[[ DATA FOR PROCESSING open ]]

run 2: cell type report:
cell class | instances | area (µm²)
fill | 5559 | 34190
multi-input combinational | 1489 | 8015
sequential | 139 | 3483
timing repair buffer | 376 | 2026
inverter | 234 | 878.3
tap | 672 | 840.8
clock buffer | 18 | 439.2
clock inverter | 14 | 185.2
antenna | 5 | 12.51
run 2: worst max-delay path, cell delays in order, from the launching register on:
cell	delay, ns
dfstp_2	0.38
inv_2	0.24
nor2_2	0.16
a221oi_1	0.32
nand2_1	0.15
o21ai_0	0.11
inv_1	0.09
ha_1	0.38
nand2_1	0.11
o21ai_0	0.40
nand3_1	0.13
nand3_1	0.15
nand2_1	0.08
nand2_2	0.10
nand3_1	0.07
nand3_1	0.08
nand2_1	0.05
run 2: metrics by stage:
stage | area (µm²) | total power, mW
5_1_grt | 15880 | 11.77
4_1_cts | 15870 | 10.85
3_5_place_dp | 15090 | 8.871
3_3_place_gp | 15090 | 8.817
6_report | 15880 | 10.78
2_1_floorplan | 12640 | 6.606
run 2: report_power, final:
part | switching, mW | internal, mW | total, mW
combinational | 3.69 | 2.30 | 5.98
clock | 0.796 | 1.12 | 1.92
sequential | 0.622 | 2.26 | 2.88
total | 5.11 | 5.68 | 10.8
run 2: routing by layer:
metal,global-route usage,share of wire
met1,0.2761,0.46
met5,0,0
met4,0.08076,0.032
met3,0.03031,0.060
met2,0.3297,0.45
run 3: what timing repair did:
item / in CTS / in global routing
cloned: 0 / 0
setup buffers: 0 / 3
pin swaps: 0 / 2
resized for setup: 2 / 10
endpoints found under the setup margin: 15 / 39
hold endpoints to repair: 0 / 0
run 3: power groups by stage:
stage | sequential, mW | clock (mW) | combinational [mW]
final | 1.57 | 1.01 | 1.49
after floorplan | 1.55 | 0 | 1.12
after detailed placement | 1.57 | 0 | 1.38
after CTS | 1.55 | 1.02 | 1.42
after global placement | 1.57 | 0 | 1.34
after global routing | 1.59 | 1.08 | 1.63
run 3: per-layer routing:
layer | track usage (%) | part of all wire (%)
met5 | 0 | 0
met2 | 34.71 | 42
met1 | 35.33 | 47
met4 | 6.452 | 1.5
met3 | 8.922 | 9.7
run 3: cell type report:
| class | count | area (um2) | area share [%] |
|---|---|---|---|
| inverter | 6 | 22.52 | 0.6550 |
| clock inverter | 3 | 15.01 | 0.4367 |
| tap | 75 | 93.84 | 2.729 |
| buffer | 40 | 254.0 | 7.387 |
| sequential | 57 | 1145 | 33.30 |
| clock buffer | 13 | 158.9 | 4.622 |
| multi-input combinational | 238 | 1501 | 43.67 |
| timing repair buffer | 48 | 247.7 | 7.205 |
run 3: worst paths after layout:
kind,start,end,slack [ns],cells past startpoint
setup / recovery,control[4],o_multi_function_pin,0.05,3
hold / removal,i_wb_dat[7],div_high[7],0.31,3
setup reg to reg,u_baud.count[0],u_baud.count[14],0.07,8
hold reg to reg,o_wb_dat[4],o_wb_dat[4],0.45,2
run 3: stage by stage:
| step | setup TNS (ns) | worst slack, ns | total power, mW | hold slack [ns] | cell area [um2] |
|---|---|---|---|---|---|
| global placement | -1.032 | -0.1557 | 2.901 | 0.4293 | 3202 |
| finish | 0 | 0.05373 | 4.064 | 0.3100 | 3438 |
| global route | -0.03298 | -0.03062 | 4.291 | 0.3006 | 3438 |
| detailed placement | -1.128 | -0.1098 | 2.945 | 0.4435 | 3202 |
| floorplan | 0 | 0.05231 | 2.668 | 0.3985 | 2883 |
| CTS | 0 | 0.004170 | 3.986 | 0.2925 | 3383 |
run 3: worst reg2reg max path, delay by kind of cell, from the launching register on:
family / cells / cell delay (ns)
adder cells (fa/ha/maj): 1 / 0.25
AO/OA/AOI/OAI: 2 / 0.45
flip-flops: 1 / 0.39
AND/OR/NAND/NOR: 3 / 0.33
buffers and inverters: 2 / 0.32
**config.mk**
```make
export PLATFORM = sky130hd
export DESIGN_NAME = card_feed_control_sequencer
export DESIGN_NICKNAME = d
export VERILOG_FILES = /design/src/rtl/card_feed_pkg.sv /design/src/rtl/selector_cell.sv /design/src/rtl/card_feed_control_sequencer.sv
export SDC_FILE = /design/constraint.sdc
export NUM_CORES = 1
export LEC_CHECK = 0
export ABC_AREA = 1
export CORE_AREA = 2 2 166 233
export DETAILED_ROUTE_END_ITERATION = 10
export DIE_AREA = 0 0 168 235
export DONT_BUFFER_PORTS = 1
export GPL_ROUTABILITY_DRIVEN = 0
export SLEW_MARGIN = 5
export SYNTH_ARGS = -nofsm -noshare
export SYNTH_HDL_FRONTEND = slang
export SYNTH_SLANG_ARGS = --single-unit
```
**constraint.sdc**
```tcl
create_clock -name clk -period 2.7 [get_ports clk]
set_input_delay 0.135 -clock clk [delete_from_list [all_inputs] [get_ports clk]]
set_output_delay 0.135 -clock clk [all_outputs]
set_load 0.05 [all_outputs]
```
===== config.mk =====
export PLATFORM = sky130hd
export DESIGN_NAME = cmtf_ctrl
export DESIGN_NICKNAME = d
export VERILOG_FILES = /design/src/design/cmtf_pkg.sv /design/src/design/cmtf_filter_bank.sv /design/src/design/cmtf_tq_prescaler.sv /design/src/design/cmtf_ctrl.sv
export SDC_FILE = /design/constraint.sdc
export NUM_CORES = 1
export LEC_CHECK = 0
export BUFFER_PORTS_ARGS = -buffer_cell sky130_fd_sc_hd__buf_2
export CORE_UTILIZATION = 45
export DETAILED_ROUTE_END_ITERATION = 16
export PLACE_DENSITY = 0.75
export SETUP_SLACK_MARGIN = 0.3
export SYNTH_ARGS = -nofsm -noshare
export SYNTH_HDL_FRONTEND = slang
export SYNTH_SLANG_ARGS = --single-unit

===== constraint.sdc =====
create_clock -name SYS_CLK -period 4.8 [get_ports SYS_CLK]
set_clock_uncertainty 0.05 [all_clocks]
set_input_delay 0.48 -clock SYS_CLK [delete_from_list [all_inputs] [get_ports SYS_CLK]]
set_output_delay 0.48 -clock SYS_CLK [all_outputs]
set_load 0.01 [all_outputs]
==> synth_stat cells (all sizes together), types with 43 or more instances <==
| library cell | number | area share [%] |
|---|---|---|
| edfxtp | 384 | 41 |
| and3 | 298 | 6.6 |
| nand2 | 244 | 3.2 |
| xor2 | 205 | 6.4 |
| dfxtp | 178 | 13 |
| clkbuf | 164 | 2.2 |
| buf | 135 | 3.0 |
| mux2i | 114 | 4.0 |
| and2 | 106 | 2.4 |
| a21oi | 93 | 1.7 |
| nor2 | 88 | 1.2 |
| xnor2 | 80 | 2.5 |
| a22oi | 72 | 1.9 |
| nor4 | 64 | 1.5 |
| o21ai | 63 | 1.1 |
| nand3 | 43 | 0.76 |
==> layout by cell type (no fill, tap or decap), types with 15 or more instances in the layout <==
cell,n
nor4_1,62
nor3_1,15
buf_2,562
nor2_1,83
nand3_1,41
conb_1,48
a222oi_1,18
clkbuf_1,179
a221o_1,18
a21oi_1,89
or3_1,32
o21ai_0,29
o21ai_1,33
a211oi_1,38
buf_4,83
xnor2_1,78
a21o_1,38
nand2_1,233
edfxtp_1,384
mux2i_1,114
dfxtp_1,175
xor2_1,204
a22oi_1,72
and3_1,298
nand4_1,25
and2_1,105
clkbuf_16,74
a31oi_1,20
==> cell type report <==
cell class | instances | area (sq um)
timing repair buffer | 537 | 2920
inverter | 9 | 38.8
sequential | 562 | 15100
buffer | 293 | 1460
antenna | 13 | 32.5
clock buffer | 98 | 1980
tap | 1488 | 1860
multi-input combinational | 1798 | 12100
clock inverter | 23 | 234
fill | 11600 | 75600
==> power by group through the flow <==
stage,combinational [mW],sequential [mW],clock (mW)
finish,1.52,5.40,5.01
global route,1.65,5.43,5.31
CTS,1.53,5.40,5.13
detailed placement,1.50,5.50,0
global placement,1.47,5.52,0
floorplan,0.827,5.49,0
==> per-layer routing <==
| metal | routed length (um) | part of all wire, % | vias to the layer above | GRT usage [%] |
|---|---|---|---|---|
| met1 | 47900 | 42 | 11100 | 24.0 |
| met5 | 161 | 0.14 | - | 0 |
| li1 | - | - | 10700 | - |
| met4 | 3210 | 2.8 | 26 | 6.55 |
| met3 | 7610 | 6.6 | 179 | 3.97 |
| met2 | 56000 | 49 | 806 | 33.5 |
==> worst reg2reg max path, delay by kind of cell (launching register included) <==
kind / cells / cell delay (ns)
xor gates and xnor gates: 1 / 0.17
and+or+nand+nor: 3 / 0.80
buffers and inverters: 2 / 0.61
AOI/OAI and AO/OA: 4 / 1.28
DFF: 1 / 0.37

[[ DATA FOR PROCESSING closed ]]

* WHAT TO DO
Could you write out, exactly as they stand, only the lines above that begin at the line with "layer | track" and stop after the line with "1145 | 33.30 |"?

* SOLVED EXERCISE
layer | track usage (%) | part of all wire (%)
met5 | 0 | 0
met2 | 34.71 | 42
met1 | 35.33 | 47
met4 | 6.452 | 1.5
met3 | 8.922 | 9.7
run 3: cell type report:
| class | count | area (um2) | area share [%] |
|---|---|---|---|
| inverter | 6 | 22.52 | 0.6550 |
| clock inverter | 3 | 15.01 | 0.4367 |
| tap | 75 | 93.84 | 2.729 |
| buffer | 40 | 254.0 | 7.387 |
| sequential | 57 | 1145 | 33.30 |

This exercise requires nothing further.